— Collected data —
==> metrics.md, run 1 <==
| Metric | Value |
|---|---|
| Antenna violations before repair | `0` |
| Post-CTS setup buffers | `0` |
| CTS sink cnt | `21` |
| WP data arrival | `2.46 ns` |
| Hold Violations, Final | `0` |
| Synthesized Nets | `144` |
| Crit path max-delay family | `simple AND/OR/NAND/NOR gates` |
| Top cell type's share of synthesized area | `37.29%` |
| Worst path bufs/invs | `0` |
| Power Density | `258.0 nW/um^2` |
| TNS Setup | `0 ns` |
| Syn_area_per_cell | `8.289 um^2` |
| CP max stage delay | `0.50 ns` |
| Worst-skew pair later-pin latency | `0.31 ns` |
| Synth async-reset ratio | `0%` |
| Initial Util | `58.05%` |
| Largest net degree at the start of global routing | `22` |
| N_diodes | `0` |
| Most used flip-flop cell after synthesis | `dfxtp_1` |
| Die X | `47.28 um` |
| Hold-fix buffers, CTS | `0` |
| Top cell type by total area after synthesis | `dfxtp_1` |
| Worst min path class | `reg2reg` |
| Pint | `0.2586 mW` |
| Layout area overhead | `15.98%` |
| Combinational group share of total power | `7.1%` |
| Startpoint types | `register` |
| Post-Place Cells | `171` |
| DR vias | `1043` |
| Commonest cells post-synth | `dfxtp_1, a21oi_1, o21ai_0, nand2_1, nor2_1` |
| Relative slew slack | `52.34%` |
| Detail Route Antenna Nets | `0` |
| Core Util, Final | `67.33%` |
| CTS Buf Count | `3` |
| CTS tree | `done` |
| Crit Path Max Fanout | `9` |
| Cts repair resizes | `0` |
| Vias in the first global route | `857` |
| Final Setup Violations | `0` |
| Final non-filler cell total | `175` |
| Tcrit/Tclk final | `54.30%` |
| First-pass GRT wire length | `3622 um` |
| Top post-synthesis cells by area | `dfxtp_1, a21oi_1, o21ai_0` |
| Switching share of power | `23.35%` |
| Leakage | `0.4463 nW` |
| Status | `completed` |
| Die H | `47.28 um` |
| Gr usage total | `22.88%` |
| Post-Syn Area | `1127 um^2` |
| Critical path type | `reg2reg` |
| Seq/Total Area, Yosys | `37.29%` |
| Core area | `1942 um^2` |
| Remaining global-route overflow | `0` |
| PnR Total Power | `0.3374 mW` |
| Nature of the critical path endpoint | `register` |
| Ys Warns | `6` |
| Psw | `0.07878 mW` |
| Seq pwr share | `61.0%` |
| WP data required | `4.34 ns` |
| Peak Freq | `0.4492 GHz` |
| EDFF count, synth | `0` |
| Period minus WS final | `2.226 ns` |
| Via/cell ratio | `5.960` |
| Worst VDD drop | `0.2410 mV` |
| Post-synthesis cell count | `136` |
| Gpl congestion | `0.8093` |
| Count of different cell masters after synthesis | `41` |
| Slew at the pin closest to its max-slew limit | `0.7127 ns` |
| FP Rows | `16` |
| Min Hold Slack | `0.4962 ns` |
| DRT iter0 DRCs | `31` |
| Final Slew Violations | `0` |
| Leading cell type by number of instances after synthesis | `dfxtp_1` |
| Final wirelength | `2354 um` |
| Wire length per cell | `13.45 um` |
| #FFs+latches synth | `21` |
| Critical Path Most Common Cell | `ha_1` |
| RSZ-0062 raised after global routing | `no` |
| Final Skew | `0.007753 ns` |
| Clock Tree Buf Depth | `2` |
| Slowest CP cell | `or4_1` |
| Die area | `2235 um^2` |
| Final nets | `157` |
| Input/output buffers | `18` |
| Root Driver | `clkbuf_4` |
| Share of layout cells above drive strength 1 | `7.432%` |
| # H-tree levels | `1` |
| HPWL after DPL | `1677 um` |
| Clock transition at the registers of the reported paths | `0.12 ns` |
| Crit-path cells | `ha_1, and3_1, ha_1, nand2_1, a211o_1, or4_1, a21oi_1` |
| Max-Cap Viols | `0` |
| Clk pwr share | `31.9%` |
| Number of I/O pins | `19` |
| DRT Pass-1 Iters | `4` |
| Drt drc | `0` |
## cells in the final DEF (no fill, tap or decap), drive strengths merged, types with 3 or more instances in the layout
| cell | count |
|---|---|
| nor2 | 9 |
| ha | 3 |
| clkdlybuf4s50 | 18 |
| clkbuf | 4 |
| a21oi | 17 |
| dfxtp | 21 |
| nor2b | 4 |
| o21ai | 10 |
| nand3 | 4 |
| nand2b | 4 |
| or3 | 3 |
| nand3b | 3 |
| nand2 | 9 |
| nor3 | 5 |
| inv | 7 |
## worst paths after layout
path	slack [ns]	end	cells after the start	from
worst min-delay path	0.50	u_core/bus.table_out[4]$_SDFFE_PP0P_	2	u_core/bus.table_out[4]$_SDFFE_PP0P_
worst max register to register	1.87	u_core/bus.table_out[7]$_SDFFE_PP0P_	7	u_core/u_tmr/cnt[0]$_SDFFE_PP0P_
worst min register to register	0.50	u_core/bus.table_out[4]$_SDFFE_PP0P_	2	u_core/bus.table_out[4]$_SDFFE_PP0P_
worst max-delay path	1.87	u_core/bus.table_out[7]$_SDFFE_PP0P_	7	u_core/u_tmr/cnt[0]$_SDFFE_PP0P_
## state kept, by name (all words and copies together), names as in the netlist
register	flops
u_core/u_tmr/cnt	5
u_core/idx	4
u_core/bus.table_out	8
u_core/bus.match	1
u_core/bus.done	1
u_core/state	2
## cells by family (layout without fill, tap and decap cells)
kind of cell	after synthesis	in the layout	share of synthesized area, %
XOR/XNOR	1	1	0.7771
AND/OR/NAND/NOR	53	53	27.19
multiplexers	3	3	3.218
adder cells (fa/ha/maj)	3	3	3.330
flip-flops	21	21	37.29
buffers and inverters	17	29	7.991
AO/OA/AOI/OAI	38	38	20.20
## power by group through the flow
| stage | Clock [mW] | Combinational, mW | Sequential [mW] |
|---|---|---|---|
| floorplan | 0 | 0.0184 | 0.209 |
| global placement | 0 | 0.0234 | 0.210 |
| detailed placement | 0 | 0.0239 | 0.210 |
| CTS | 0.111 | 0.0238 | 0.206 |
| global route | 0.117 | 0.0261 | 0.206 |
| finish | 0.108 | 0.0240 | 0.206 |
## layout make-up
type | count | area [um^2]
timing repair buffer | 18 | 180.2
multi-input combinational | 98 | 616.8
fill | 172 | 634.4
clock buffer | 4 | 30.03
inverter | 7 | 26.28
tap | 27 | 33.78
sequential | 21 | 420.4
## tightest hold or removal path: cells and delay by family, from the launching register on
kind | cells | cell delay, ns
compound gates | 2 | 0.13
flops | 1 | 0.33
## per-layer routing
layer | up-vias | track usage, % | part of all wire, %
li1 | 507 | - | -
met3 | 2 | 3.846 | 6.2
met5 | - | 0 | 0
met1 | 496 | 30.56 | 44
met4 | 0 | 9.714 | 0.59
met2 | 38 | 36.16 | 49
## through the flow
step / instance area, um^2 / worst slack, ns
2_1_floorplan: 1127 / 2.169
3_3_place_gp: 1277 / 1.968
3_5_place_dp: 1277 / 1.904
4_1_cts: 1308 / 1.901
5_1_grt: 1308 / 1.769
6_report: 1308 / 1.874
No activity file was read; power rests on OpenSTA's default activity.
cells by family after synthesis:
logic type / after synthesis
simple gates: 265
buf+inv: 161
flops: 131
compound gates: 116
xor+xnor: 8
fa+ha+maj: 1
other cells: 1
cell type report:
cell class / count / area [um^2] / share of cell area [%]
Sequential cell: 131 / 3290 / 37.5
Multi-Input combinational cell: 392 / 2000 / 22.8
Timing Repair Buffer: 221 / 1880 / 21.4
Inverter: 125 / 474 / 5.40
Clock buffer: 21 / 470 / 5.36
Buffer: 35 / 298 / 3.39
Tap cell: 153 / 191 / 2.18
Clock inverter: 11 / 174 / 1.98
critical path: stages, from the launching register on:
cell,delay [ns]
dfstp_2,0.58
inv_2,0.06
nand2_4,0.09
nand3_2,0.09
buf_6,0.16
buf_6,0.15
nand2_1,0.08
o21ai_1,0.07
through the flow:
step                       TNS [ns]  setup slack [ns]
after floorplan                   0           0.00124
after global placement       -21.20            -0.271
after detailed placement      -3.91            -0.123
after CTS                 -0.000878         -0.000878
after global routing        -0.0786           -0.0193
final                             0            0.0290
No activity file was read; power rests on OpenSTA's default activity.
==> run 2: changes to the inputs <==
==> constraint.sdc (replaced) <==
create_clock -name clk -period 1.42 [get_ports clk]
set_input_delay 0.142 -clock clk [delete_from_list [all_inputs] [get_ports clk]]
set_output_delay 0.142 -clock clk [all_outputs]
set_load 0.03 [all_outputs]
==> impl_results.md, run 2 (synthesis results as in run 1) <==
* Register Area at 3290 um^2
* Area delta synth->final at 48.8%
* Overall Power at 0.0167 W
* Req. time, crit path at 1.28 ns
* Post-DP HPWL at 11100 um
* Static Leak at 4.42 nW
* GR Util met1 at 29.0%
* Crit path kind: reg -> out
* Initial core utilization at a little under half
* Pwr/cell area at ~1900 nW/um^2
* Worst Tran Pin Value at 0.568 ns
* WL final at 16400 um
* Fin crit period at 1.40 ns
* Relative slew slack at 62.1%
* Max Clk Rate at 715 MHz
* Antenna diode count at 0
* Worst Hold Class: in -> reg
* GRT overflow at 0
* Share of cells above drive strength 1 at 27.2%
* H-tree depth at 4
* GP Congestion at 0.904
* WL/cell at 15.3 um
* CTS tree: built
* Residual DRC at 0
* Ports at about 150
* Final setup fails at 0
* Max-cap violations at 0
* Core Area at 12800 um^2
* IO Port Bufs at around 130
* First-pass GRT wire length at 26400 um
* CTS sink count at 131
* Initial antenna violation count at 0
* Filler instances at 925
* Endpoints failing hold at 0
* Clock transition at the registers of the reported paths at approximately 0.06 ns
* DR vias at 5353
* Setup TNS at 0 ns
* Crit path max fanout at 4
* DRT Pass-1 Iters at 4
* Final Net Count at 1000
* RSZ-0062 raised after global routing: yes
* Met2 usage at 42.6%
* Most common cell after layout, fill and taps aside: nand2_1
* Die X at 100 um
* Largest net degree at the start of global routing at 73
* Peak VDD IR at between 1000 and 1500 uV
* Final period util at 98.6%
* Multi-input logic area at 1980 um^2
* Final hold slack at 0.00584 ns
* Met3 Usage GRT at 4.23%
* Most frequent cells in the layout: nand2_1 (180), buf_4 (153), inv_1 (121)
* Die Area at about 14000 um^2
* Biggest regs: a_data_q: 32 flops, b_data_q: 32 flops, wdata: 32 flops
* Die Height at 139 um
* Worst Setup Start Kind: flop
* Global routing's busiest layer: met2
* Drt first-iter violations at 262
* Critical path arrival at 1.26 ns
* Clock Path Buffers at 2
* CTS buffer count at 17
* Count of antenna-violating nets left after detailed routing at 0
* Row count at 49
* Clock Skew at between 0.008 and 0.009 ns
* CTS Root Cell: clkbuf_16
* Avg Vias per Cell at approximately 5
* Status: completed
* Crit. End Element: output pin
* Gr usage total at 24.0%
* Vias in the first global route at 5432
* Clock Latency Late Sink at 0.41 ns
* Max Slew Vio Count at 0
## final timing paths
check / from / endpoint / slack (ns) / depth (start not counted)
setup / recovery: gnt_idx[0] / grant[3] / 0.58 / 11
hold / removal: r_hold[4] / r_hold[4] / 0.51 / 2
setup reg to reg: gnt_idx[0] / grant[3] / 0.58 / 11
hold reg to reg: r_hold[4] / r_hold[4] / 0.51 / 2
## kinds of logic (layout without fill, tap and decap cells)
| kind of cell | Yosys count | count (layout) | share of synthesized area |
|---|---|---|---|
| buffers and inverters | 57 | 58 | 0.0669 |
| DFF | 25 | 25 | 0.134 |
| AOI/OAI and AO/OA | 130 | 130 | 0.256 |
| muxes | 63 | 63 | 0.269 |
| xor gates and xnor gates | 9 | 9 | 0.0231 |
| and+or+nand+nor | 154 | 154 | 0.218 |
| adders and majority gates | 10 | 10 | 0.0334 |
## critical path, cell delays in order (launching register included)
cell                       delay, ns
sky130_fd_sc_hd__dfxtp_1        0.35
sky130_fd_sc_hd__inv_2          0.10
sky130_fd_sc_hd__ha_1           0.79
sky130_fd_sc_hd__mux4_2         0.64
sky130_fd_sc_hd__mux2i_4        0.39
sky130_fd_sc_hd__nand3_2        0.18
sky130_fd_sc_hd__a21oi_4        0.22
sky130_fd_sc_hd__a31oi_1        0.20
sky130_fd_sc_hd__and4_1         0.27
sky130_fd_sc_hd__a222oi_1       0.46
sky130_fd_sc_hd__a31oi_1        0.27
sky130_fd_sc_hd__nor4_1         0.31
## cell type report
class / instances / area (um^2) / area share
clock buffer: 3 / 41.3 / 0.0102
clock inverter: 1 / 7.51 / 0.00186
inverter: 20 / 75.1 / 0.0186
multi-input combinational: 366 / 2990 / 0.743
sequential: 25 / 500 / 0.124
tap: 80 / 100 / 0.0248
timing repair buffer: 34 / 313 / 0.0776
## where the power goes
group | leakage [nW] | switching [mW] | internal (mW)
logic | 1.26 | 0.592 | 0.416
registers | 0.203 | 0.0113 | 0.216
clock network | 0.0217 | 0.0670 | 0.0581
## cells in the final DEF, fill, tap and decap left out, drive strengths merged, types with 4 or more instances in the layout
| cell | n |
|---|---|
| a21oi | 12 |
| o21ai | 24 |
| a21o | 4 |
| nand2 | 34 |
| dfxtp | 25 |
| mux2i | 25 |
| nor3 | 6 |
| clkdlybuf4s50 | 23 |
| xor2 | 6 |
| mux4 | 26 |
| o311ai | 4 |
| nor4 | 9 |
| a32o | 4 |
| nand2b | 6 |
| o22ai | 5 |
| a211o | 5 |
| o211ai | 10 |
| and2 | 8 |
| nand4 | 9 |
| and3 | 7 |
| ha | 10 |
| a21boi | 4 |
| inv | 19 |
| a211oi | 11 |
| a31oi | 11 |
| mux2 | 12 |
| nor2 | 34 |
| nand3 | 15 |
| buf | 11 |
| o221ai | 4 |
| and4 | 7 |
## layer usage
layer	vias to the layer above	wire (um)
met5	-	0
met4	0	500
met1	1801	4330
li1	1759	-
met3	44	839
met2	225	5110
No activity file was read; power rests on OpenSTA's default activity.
$ cat src/rtl/if_fetch_ctrl.sv
// IF fetch sequencer: 1-cycle memory-to-IF/ID latency, stalls absorbed by a 1-entry skid, EXE branches redirect.
// Backpressure: mem_ready low holds req/addr; hazard_stall freezes outputs. FETCH_PERF_EN adds perf counters.
module if_fetch_ctrl #(
   parameter int                ADDR_W   = 32,
   parameter int                INSTR_W  = 32,
   parameter logic [ADDR_W-1:0] RESET_PC = '0
) (
   input  logic               clk,
   input  logic               rst,
   input  logic               hazard_stall,
   input  logic               branch_taken,
   input  logic [ADDR_W-1:0]  branch_addr,
   if_fetch_ctrl_if.master    mem,
   output logic               if_valid,
   output logic [INSTR_W-1:0] if_instr,
   output logic [ADDR_W-1:0]  if_pc
`ifdef FETCH_PERF_EN
   ,
   output logic [31:0]        perf_wait_cnt,
   output logic [31:0]        perf_flush_cnt
`endif
);

   typedef enum logic [1:0] {IDLE, REQ, HOLD, DRAIN} state_t;

   state_t             state;
   logic [ADDR_W-1:0]  fetch_addr;
   logic [ADDR_W-1:0]  next_addr;
   logic               skid_vld;
   logic [INSTR_W-1:0] skid_instr;
   logic [ADDR_W-1:0]  skid_pc;
   logic               xfer;

   assign xfer      = mem.mem_req & mem.mem_ready;
   assign next_addr = fetch_addr + 1'b1;

   always_ff @(posedge clk or negedge rst) begin
      if (!rst) begin
         state        <= IDLE;
         fetch_addr   <= RESET_PC;
         mem.mem_req  <= 1'b0;
         mem.mem_addr <= RESET_PC;
         if_valid     <= 1'b0;
         if_instr     <= '0;
         if_pc        <= '0;
         skid_vld     <= 1'b0;
         skid_instr   <= '0;
         skid_pc      <= '0;
      end else begin
         case (state)
            IDLE: begin
               state       <= REQ;
               mem.mem_req <= 1'b1;
               if (branch_taken) begin
                  fetch_addr   <= branch_addr;
                  mem.mem_addr <= branch_addr;
               end else begin
                  mem.mem_addr <= fetch_addr;
               end
            end

            REQ: begin
               if (branch_taken) begin
                  if_valid   <= 1'b0;
                  skid_vld   <= 1'b0;
                  fetch_addr <= branch_addr;
                  // An un-returned request must still complete at its old address.
                  if (xfer) mem.mem_addr <= branch_addr;
                  else      state        <= DRAIN;
               end else if (xfer) begin
                  fetch_addr   <= next_addr;
                  mem.mem_addr <= next_addr;
                  if (hazard_stall) begin
                     skid_vld    <= 1'b1;
                     skid_instr  <= mem.mem_rdata;
                     skid_pc     <= next_addr;
                     mem.mem_req <= 1'b0;
                     state       <= HOLD;
                  end else begin
                     if_instr <= mem.mem_rdata;
                     if_pc    <= next_addr;
                     if_valid <= 1'b1;
                  end
               end else if (!hazard_stall) begin
                  if_valid <= 1'b0;
               end
            end

            HOLD: begin
               if (branch_taken) begin
                  if_valid     <= 1'b0;
                  skid_vld     <= 1'b0;
                  fetch_addr   <= branch_addr;
                  mem.mem_addr <= branch_addr;
                  mem.mem_req  <= 1'b1;
                  state        <= REQ;
               end else if (!hazard_stall) begin
                  if_instr    <= skid_instr;
                  if_pc       <= skid_pc;
                  if_valid    <= skid_vld;
                  skid_vld    <= 1'b0;
                  mem.mem_req <= 1'b1;
                  state       <= REQ;
               end
            end

            DRAIN: begin
               if_valid <= 1'b0;
               skid_vld <= 1'b0;
               if (branch_taken) fetch_addr <= branch_addr;
               if (xfer) begin
                  state        <= REQ;
                  mem.mem_addr <= branch_taken ? branch_addr : fetch_addr;
               end
            end

            default: state <= IDLE;
         endcase
      end
   end

`ifdef FETCH_PERF_EN
   always_ff @(posedge clk or negedge rst) begin
      if (!rst) begin
         perf_wait_cnt  <= '0;
         perf_flush_cnt <= '0;
      end else begin
         if (mem.mem_req && !mem.mem_ready && perf_wait_cnt != 32'hFFFF_FFFF)
            perf_wait_cnt <= perf_wait_cnt + 32'd1;
         if (branch_taken && perf_flush_cnt != 32'hFFFF_FFFF)
            perf_flush_cnt <= perf_flush_cnt + 32'd1;
      end
   end
`endif

endmodule

$ cat src/flat_wrapper.sv
// flat-port wrapper written by rule: the top's interface ports become plain ports
module if_fetch_ctrl_flat 
#(
   parameter int                ADDR_W   = 32,
   parameter int                INSTR_W  = 32,
   parameter logic [ADDR_W-1:0] RESET_PC = '0
)
  (clk, rst, hazard_stall, branch_taken, branch_addr, if_valid, if_instr, if_pc, mem_mem_req, mem_mem_addr, mem_mem_ready, mem_mem_rdata);
  if_fetch_ctrl_if #(.ADDR_W(ADDR_W), .INSTR_W(INSTR_W)) mem_i ();
  input  logic clk;
  input  logic rst;
  input  logic hazard_stall;
  input  logic branch_taken;
  input  logic [ADDR_W-1:0] branch_addr;
  output logic if_valid;
  output logic [INSTR_W-1:0] if_instr;
  output logic [ADDR_W-1:0] if_pc;
  output wire logic [$bits(mem_i.mem_req)-1:0] mem_mem_req;
  output wire logic [$bits(mem_i.mem_addr)-1:0] mem_mem_addr;
  input wire logic [$bits(mem_i.mem_ready)-1:0] mem_mem_ready;
  input wire logic [$bits(mem_i.mem_rdata)-1:0] mem_mem_rdata;
  assign mem_mem_req = mem_i.mem_req;
  assign mem_mem_addr = mem_i.mem_addr;
  assign mem_i.mem_ready = mem_mem_ready;
  assign mem_i.mem_rdata = mem_mem_rdata;
  if_fetch_ctrl #(.ADDR_W(ADDR_W), .INSTR_W(INSTR_W), .RESET_PC(RESET_PC)) u_core (.clk(clk), .rst(rst), .hazard_stall(hazard_stall), .branch_taken(branch_taken), .branch_addr(branch_addr), .mem(mem_i), .if_valid(if_valid), .if_instr(if_instr), .if_pc(if_pc));
endmodule
$ cat config.mk
export PLATFORM = sky130hd
export DESIGN_NAME = if_fetch_ctrl_flat
export DESIGN_NICKNAME = d
export VERILOG_FILES = /design/src/rtl/if_fetch_ctrl_if.sv /design/src/rtl/if_fetch_ctrl.sv /design/src/flat_wrapper.sv
export SDC_FILE = /design/constraint.sdc
export NUM_CORES = 1
export LEC_CHECK = 0
export ABC_CLOCK_PERIOD_IN_PS = 6300
export BUFFER_PORTS_ARGS = -buffer_cell sky130_fd_sc_hd__buf_2
export CORE_MARGIN = 3
export CORE_UTILIZATION = 50
export CTS_CLUSTER_DIAMETER = 60
export CTS_CLUSTER_SIZE = 24
export DETAILED_ROUTE_END_ITERATION = 8
export PLACE_DENSITY_LB_ADDON = 0.05
export SLEW_MARGIN = 10
export SYNTH_ARGS = -nofsm -noshare
export SYNTH_HDL_FRONTEND = slang
export SYNTH_SLANG_ARGS = --single-unit
$ cat constraint.sdc
create_clock -name clk -period 6.3 [get_ports clk]
set_input_delay 1.26 -clock clk [delete_from_list [all_inputs] [get_ports clk]]
set_output_delay 1.26 -clock clk [all_outputs]
set_load 0.02 [all_outputs]
### src/rtl/rv32c_pkg.sv
// Shared RV32C front-end types: data widths, fetch FSM states and the
// {pc, parcel} entry carried through the instruction buffer.
package rv32c_pkg;

  localparam int unsigned XLEN = 32;
  localparam int unsigned ILEN = 16;

  localparam logic [XLEN-1:0] DEFAULT_RESET_PC = 32'd0;

  typedef enum logic [0:0] {
    FS_FETCH   = 1'b0,
    FS_DISCARD = 1'b1
  } fetch_state_e;

  typedef struct packed {
    logic [XLEN-1:0] pc;
    logic [ILEN-1:0] parcel;
  } fetch_entry_t;

endpackage

### src/rtl/fetch_sequencer_if.sv
// Fetch-side bundle: instruction-memory req/ack, decode valid/ready and the
// execute-stage redirect. The master view belongs to the sequencer.
interface fetch_sequencer_if;
  import rv32c_pkg::*;

  logic            imem_req;
  logic [XLEN-1:0] imem_addr;
  logic            imem_ack;
  logic [ILEN-1:0] imem_data;
  logic            inst_valid;
  logic [ILEN-1:0] inst;
  logic [XLEN-1:0] inst_pc;
  logic            inst_ready;
  logic            redirect;
  logic [XLEN-1:0] redirect_pc;

  modport master (
    output imem_req, imem_addr, inst_valid, inst, inst_pc,
    input  imem_ack, imem_data, inst_ready, redirect, redirect_pc
  );

  modport slave (
    input  imem_req, imem_addr, inst_valid, inst, inst_pc,
    output imem_ack, imem_data, inst_ready, redirect, redirect_pc
  );

endinterface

— Problem details —
From the records above, transcribe without alteration every line from the one with "Sequential cell: 131 / 3290 / 37.5" to the one with "at 0.568 ns", inclusive.

— Answer to the problem —
Sequential cell: 131 / 3290 / 37.5
Multi-Input combinational cell: 392 / 2000 / 22.8
Timing Repair Buffer: 221 / 1880 / 21.4
Inverter: 125 / 474 / 5.40
Clock buffer: 21 / 470 / 5.36
Buffer: 35 / 298 / 3.39
Tap cell: 153 / 191 / 2.18
Clock inverter: 11 / 174 / 1.98
critical path: stages, from the launching register on:
cell,delay [ns]
dfstp_2,0.58
inv_2,0.06
nand2_4,0.09
nand3_2,0.09
buf_6,0.16
buf_6,0.15
nand2_1,0.08
o21ai_1,0.07
through the flow:
step                       TNS [ns]  setup slack [ns]
after floorplan                   0           0.00124
after global placement       -21.20            -0.271
after detailed placement      -3.91            -0.123
after CTS                 -0.000878         -0.000878
after global routing        -0.0786           -0.0193
final                             0            0.0290
No activity file was read; power rests on OpenSTA's default activity.
==> run 2: changes to the inputs <==
==> constraint.sdc (replaced) <==
create_clock -name clk -period 1.42 [get_ports clk]
set_input_delay 0.142 -clock clk [delete_from_list [all_inputs] [get_ports clk]]
set_output_delay 0.142 -clock clk [all_outputs]
set_load 0.03 [all_outputs]
==> impl_results.md, run 2 (synthesis results as in run 1) <==
* Register Area at 3290 um^2
* Area delta synth->final at 48.8%
* Overall Power at 0.0167 W
* Req. time, crit path at 1.28 ns
* Post-DP HPWL at 11100 um
* Static Leak at 4.42 nW
* GR Util met1 at 29.0%
* Crit path kind: reg -> out
* Initial core utilization at a little under half
* Pwr/cell area at ~1900 nW/um^2
* Worst Tran Pin Value at 0.568 ns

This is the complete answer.